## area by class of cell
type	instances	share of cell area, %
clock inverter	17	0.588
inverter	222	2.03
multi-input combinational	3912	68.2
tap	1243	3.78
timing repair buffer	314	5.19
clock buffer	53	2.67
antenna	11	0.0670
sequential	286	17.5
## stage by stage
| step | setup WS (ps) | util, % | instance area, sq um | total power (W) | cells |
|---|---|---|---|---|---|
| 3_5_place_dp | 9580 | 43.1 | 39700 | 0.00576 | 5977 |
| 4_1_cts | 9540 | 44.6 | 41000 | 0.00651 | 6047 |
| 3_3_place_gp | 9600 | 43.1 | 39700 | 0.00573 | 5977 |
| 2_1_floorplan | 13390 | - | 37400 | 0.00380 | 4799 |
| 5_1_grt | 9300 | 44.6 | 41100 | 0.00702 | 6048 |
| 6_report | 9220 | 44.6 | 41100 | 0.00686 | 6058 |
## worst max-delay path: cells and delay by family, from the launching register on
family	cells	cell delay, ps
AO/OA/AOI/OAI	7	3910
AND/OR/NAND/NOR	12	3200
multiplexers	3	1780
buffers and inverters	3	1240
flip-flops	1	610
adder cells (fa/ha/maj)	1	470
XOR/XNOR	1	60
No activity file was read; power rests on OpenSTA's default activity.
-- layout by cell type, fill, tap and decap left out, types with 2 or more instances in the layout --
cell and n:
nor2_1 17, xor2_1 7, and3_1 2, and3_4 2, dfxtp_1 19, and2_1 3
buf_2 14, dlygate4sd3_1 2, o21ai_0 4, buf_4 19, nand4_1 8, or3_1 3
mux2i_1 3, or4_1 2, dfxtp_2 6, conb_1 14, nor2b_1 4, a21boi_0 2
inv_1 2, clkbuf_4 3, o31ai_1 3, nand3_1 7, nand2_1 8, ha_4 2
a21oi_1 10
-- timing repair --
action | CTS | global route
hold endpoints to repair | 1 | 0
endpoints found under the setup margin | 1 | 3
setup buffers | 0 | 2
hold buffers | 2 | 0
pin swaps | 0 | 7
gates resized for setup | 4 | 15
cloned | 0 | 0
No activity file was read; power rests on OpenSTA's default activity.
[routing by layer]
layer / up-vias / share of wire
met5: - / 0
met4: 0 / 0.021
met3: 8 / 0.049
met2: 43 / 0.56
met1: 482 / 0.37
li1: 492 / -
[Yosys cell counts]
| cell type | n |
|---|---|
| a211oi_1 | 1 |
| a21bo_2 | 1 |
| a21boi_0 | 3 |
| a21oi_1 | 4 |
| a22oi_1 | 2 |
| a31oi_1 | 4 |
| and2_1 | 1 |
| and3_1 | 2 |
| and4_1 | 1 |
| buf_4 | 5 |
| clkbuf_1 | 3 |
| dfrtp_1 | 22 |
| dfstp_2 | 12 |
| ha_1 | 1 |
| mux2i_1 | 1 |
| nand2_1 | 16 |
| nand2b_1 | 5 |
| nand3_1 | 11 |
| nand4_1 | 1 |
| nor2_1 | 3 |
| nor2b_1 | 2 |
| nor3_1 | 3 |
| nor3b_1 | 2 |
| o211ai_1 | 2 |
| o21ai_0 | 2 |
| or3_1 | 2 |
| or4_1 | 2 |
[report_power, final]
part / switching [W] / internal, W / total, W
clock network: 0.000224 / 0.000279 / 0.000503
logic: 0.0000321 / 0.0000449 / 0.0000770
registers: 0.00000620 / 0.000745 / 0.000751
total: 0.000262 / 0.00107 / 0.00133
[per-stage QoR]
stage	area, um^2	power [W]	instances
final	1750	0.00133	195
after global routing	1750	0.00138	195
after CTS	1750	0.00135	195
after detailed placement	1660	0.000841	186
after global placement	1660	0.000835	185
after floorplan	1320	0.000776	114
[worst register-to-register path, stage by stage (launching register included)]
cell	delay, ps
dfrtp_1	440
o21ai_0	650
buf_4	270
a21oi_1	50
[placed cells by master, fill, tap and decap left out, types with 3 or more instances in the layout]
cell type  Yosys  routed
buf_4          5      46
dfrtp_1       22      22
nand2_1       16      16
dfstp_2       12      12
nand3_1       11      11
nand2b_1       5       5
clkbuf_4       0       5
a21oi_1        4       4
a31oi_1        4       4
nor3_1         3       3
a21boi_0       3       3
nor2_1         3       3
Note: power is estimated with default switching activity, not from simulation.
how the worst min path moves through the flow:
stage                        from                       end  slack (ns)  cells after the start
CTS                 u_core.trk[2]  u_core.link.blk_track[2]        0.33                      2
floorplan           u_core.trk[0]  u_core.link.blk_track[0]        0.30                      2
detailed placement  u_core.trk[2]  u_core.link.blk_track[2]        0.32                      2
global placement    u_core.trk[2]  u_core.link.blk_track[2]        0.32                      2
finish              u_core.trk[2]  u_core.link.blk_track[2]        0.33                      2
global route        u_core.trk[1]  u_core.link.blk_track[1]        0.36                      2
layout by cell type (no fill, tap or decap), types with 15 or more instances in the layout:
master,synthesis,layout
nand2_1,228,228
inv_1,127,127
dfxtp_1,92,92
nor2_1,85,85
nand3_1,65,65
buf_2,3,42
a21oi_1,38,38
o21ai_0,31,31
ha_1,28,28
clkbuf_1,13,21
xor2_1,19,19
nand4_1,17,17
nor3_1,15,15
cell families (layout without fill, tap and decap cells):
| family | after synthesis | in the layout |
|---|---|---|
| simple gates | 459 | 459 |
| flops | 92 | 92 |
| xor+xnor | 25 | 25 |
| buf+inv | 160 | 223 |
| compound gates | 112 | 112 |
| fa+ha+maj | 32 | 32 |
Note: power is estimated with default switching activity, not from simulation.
--- src/logic/pscl_pkg.sv ---
// constants, register map and shared types of the power-saving control block
// assumes a single 100 MHz clock and an AXI4-Lite master on the register side
package pscl_pkg;

	localparam int unsigned AXI_ADDR_W = 8;

	// register byte addresses
	localparam logic [7:0] ADDR_WAKE_CTRL  = 8'h00;
	localparam logic [7:0] ADDR_RESET_CTRL = 8'h04;
	localparam logic [7:0] ADDR_CLK_DIV    = 8'h08;
	localparam logic [7:0] ADDR_STATUS     = 8'h0c;

	// pin_discharge_wake_control fields
	localparam int unsigned WK_EN_BIT   = 15;
	localparam int unsigned WK_IDLE_BIT = 13;
	localparam int unsigned WK_SINK_BIT = 8;
	// reset_control_register fields
	localparam int unsigned LVR_EN_BIT  = 12;
	localparam int unsigned PM_SEL_BIT  = 8;
	// clock_divider_register fields
	localparam int unsigned RECOVER_BIT = 15;
	localparam int unsigned RATIO_LSB   = 12;
	localparam int unsigned DOZE_EN_BIT = 11;
	// status fields
	localparam int unsigned ST_FLAG_BIT  = 0;
	localparam int unsigned ST_MODE_LSB  = 1;
	localparam int unsigned ST_DOZE_BIT  = 3;
	localparam int unsigned ST_READY_BIT = 4;

	// reset values
	localparam logic [2:0] RATIO_RST = 3'h0;
	localparam logic       BIT_RST   = 1'b0;

	localparam logic [1:0] RESP_OKAY   = 2'h0;
	localparam logic [1:0] RESP_SLVERR = 2'h2;

	// wake latencies, least times, rounded up to cycles
	localparam int unsigned CLK_PERIOD_NS = 10;
	localparam int unsigned FAST_WAKE_NS  = 100;
	localparam int unsigned STBY_WAKE_NS  = 500;
	localparam int unsigned LOWV_WAKE_NS  = 2000;
	localparam int unsigned DEEP_WAKE_NS  = 10000;
	localparam int unsigned FAST_WAKE_CYC = (FAST_WAKE_NS + CLK_PERIOD_NS - 1) / CLK_PERIOD_NS;
	localparam int unsigned STBY_WAKE_CYC = (STBY_WAKE_NS + CLK_PERIOD_NS - 1) / CLK_PERIOD_NS;
	localparam int unsigned LOWV_WAKE_CYC = (LOWV_WAKE_NS + CLK_PERIOD_NS - 1) / CLK_PERIOD_NS;
	localparam int unsigned DEEP_WAKE_CYC = (DEEP_WAKE_NS + CLK_PERIOD_NS - 1) / CLK_PERIOD_NS;

	typedef enum logic [1:0] {REG_FULL, REG_STANDBY, REG_LOWV, REG_OFF} pscl_reg_e;
	typedef enum logic [1:0] {PWR_RUN, PWR_SLEEP, PWR_DEEP, PWR_WAKE} pscl_pwr_e;

endpackage

--- src/logic/pscl_doze_if.sv ---
// doze control between the register block and the cpu clock divider
// assumes both ends run on the same clock
interface pscl_doze_if;
	logic       doze_en;
	logic [2:0] ratio;
	logic       rec_on_irq;
	logic       irq;
	logic       run;
	logic       cpu_en;
	logic       recover;

	modport ctrl (output doze_en, output ratio, output rec_on_irq, output irq, output run,
		input cpu_en, input recover);
	modport div  (input doze_en, input ratio, input rec_on_irq, input irq, input run,
		output cpu_en, output recover);
endinterface

--- src/logic/pscl_top.sv ---
// power-saving control: discharge wake detector, sleep regulator mode, doze
// assumes AXI4-Lite master with one write and one read in flight at most
//
// Design decisions made here: the register addresses and the AXI4-Lite register port.
module pscl_top
	import pscl_pkg::*;
(
	input  wire logic                  clk_in,
	input  wire logic                  rstn_in,
	input  wire logic [AXI_ADDR_W-1:0] s_axi_awaddr_in,
	input  wire logic                  s_axi_awvalid_in,
	output logic                       s_axi_awready_out,
	input  wire logic [31:0]           s_axi_wdata_in,
	input  wire logic [3:0]            s_axi_wstrb_in,
	input  wire logic                  s_axi_wvalid_in,
	output logic                       s_axi_wready_out,
	output logic [1:0]                 s_axi_bresp_out,
	output logic                       s_axi_bvalid_out,
	input  wire logic                  s_axi_bready_in,
	input  wire logic [AXI_ADDR_W-1:0] s_axi_araddr_in,
	input  wire logic                  s_axi_arvalid_in,
	output logic                       s_axi_arready_out,
	output logic [31:0]                s_axi_rdata_out,
	output logic [1:0]                 s_axi_rresp_out,
	output logic                       s_axi_rvalid_out,
	input  wire logic                  s_axi_rready_in,
	input  wire logic                  sleep_cmd_in,
	input  wire logic                  deep_sleep_sel_in,
	input  wire logic                  idle_in,
	input  wire logic                  wake_event_in,
	input  wire logic                  irq_in,
	input  wire logic                  wake_sense_pin_in,
	input  wire logic                  low_voltage_regulator_fuse_in,
	output logic                       discharge_sink_out,
	output logic                       discharge_wake_irq_flag_out,
	output logic                       main_reg_full_out,
	output logic                       main_reg_standby_out,
	output logic                       lowv_reg_enable_out,
	output logic                       lowv_reg_supply_out,
	output logic                       core_ready_out,
	output logic                       cpu_clk_en_out
);

	typedef struct packed {
		logic                  aw_have;
		logic [AXI_ADDR_W-1:0] aw_addr;
		logic                  w_have;
		logic [31:0]           w_data;
		logic [3:0]            w_strb;
		logic                  awready;
		logic                  wready;
		logic                  bvalid;
		logic [1:0]            bresp;
		logic                  arready;
		logic                  rvalid;
		logic [1:0]            rresp;
		logic [31:0]           rdata;
		logic                  wk_en;
		logic                  wk_idle_stop;
		logic                  wk_sink;
		logic                  lvr_en;
		logic                  pm_sel;
		logic                  rec_on_irq;
		logic [2:0]            doze_ratio;
		logic                  doze_en;
		logic                  wake_flag;
		pscl_pwr_e             pwr;
		pscl_reg_e             sleep_mode;
		logic [11:0]           cnt;
		logic                  detector_on;
		logic                  sink_en;
		logic                  hv_full;
		logic                  hv_standby;
		logic                  lv_enable;
		logic                  lv_supply;
		logic                  core_ready;
	} pscl_state_s;

	pscl_state_s s_r;
	pscl_state_s s_nxt;
	pscl_doze_if dz ();
	logic        trip;
	logic        wr_fire;

	pscl_doze_div u_doze (
		.clk_in  (clk_in),
		.rstn_in (rstn_in),
		.dz      (dz)
	);

	function automatic logic addr_ok(input logic [AXI_ADDR_W-1:0] a);
		return a == ADDR_WAKE_CTRL || a == ADDR_RESET_CTRL || a == ADDR_CLK_DIV
			|| a == ADDR_STATUS;
	endfunction

	// low-voltage wins only with fuse clear, enable set and mode bit clear
	function automatic pscl_reg_e mode_sel(input logic fuse, input logic lvr, input logic pm);
		if (pm) begin
			return REG_FULL;
		end else if (!fuse && lvr) begin
			return REG_LOWV;
		end else begin
			return REG_STANDBY;
		end
	endfunction

	function automatic logic [11:0] wake_lat(input pscl_reg_e m);
		case (m)
			REG_FULL:    return 12'(FAST_WAKE_CYC);
			REG_STANDBY: return 12'(STBY_WAKE_CYC);
			REG_LOWV:    return 12'(LOWV_WAKE_CYC);
			default:     return 12'(DEEP_WAKE_CYC);
		endcase
	endfunction

	function automatic logic [31:0] rd_word(input pscl_state_s s, input logic [7:0] a);
		logic [31:0] v;
		v = 32'h0000_0000;
		case (a)
			ADDR_WAKE_CTRL: begin
				v[WK_EN_BIT]   = s.wk_en;
				v[WK_IDLE_BIT] = s.wk_idle_stop;
				v[WK_SINK_BIT] = s.wk_sink;
			end
			ADDR_RESET_CTRL: begin
				v[LVR_EN_BIT] = s.lvr_en;
				v[PM_SEL_BIT] = s.pm_sel;
			end
			ADDR_CLK_DIV: begin
				v[RECOVER_BIT]              = s.rec_on_irq;
				v[RATIO_LSB+2:RATIO_LSB]    = s.doze_ratio;
				v[DOZE_EN_BIT]              = s.doze_en;
			end
			ADDR_STATUS: begin
				v[ST_FLAG_BIT]              = s.wake_flag;
				v[ST_MODE_LSB+1:ST_MODE_LSB] = s.sleep_mode;
				v[ST_DOZE_BIT]              = s.doze_en & s.core_ready;
				v[ST_READY_BIT]             = s.core_ready;
			end
			default: v = 32'h0000_0000;
		endcase
		return v;
	endfunction

	assign trip    = s_r.detector_on & ~wake_sense_pin_in;
	assign wr_fire = s_r.aw_have & s_r.w_have & ~s_r.bvalid;

	assign dz.doze_en = s_r.doze_en;
	assign dz.ratio   = s_r.doze_ratio;
	assign dz.rec_on_irq = s_r.rec_on_irq;
	assign dz.irq     = irq_in;
	assign dz.run     = s_r.pwr == PWR_RUN;

	always_comb begin
		s_nxt = s_r;
		// write channel: address and data taken in either order
		if (s_axi_awvalid_in && s_r.awready) begin
			s_nxt.aw_have = 1'b1;
			s_nxt.aw_addr = s_axi_awaddr_in;
		end
		if (s_axi_wvalid_in && s_r.wready) begin
			s_nxt.w_have = 1'b1;
			s_nxt.w_data = s_axi_wdata_in;
			s_nxt.w_strb = s_axi_wstrb_in;
		end
		if (s_r.bvalid && s_axi_bready_in) begin
			s_nxt.bvalid = 1'b0;
		end
		// hardware clear of doze first so a software write in the same cycle wins
		if (dz.recover) begin
			s_nxt.doze_en = 1'b0;
		end
		if (wr_fire) begin
			s_nxt.aw_have = 1'b0;
			s_nxt.w_have  = 1'b0;
			s_nxt.bvalid  = 1'b1;
			s_nxt.bresp   = addr_ok(s_r.aw_addr) ? RESP_OKAY : RESP_SLVERR;
			// every field sits in byte lane 1; lane 0 holds only the status flag
			if (s_r.aw_addr == ADDR_WAKE_CTRL && s_r.w_strb[1]) begin
				s_nxt.wk_en        = s_r.w_data[WK_EN_BIT];
				s_nxt.wk_idle_stop = s_r.w_data[WK_IDLE_BIT];
				s_nxt.wk_sink      = s_r.w_data[WK_SINK_BIT];
			end
			if (s_r.aw_addr == ADDR_RESET_CTRL && s_r.w_strb[1]) begin
				s_nxt.lvr_en = s_r.w_data[LVR_EN_BIT];
				s_nxt.pm_sel = s_r.w_data[PM_SEL_BIT];
			end
			if (s_r.aw_addr == ADDR_CLK_DIV && s_r.w_strb[1]) begin
				s_nxt.rec_on_irq = s_r.w_data[RECOVER_BIT];
				s_nxt.doze_ratio = s_r.w_data[RATIO_LSB+2:RATIO_LSB];
				s_nxt.doze_en    = s_r.w_data[DOZE_EN_BIT];
			end
			if (s_r.aw_addr == ADDR_STATUS && s_r.w_strb[0] && s_r.w_data[ST_FLAG_BIT]) begin
				s_nxt.wake_flag = 1'b0;
			end
		end
		s_nxt.awready = ~s_nxt.aw_have & ~s_nxt.bvalid;
		s_nxt.wready  = ~s_nxt.w_have & ~s_nxt.bvalid;
		// read channel: one cycle from address to data
		if (s_r.rvalid && s_axi_rready_in) begin
			s_nxt.rvalid = 1'b0;
		end
		if (s_axi_arvalid_in && s_r.arready) begin
			s_nxt.rvalid = 1'b1;
			s_nxt.rdata  = rd_word(s_r, s_axi_araddr_in);
			s_nxt.rresp  = addr_ok(s_axi_araddr_in) ? RESP_OKAY : RESP_SLVERR;
		end
		s_nxt.arready = ~s_nxt.rvalid;
		// power sequence
		case (s_r.pwr)
			PWR_RUN: begin
				if (sleep_cmd_in) begin
					s_nxt.pwr        = deep_sleep_sel_in ? PWR_DEEP : PWR_SLEEP;
					s_nxt.sleep_mode = deep_sleep_sel_in ? REG_OFF
						: mode_sel(low_voltage_regulator_fuse_in, s_r.lvr_en, s_r.pm_sel);
				end
			end
			PWR_SLEEP: begin
				if (trip || wake_event_in) begin
					s_nxt.pwr = PWR_WAKE;
					s_nxt.cnt = wake_lat(s_r.sleep_mode) - 12'h001;
				end
			end
			PWR_DEEP: begin
				if (wake_event_in) begin
					s_nxt.pwr = PWR_WAKE;
					s_nxt.cnt = wake_lat(REG_OFF) - 12'h001;
				end
			end
			PWR_WAKE: begin
				if (s_r.cnt == 12'h000) begin
					s_nxt.pwr = PWR_RUN;
				end else begin
					s_nxt.cnt = s_r.cnt - 12'h001;
				end
			end
			default: s_nxt.pwr = PWR_RUN;
		endcase
		// set wins over the software clear above
		if (s_r.pwr == PWR_SLEEP && trip) begin
			s_nxt.wake_flag = 1'b1;
		end
		s_nxt.detector_on = s_nxt.wk_en & ~(s_nxt.wk_idle_stop & idle_in);
		s_nxt.sink_en     = s_nxt.detector_on & s_nxt.wk_sink;
		// regulator drive from the coming state; wake ramps the main regulator back
		s_nxt.lv_enable  = ~low_voltage_regulator_fuse_in & s_nxt.lvr_en;
		s_nxt.hv_full    = 1'b1;
		s_nxt.hv_standby = 1'b0;
		s_nxt.lv_supply  = 1'b0;
		if (s_nxt.pwr == PWR_SLEEP) begin
			s_nxt.hv_full    = s_nxt.sleep_mode == REG_FULL;
			s_nxt.hv_standby = s_nxt.sleep_mode == REG_STANDBY;
			s_nxt.lv_supply  = s_nxt.sleep_mode == REG_LOWV;
			s_nxt.lv_enable  = s_nxt.lv_enable & (s_nxt.sleep_mode == REG_LOWV);
		end else if (s_nxt.pwr == PWR_DEEP) begin
			s_nxt.hv_full   = 1'b0;
			s_nxt.lv_enable = 1'b0;
		end
		s_nxt.core_ready = s_nxt.pwr == PWR_RUN;
	end

	always_ff @(posedge clk_in or negedge rstn_in) begin
		if (!rstn_in) begin
			s_r            <= '0;
			s_r.doze_ratio <= RATIO_RST;
			s_r.rec_on_irq <= BIT_RST;
			s_r.awready    <= 1'b1;
			s_r.wready     <= 1'b1;
			s_r.arready    <= 1'b1;
			s_r.hv_full    <= 1'b1;
			s_r.core_ready <= 1'b1;
		end else begin
			s_r <= s_nxt;
		end
	end

	assign s_axi_awready_out           = s_r.awready;
	assign s_axi_wready_out            = s_r.wready;
	assign s_axi_bresp_out             = s_r.bresp;
	assign s_axi_bvalid_out            = s_r.bvalid;
	assign s_axi_arready_out           = s_r.arready;
	assign s_axi_rdata_out             = s_r.rdata;
	assign s_axi_rresp_out             = s_r.rresp;
	assign s_axi_rvalid_out            = s_r.rvalid;
	assign discharge_sink_out          = s_r.sink_en;
	assign discharge_wake_irq_flag_out = s_r.wake_flag;
	assign main_reg_full_out           = s_r.hv_full;
	assign main_reg_standby_out        = s_r.hv_standby;
	assign lowv_reg_enable_out         = s_r.lv_enable;
	assign lowv_reg_supply_out         = s_r.lv_supply;
	assign core_ready_out              = s_r.core_ready;
	assign cpu_clk_en_out              = dz.cpu_en;

	// helper: cycles spent in the wake state
	logic [11:0] wake_cyc_r;
	always_ff @(posedge clk_in or negedge rstn_in) begin
		if (!rstn_in) begin
			wake_cyc_r <= 12'h000;
		end else begin
			wake_cyc_r <= (s_r.pwr == PWR_WAKE) ? wake_cyc_r + 12'h001 : 12'h000;
		end
	end
endmodule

┄┄┄┄┄┄┄┄┄┄┄┄┄┄┄┄┄┄┄┄

Problem:
Work out how many lines of the material contain the string "routing"; nothing except that figure should be given.

Result of this exercise:
2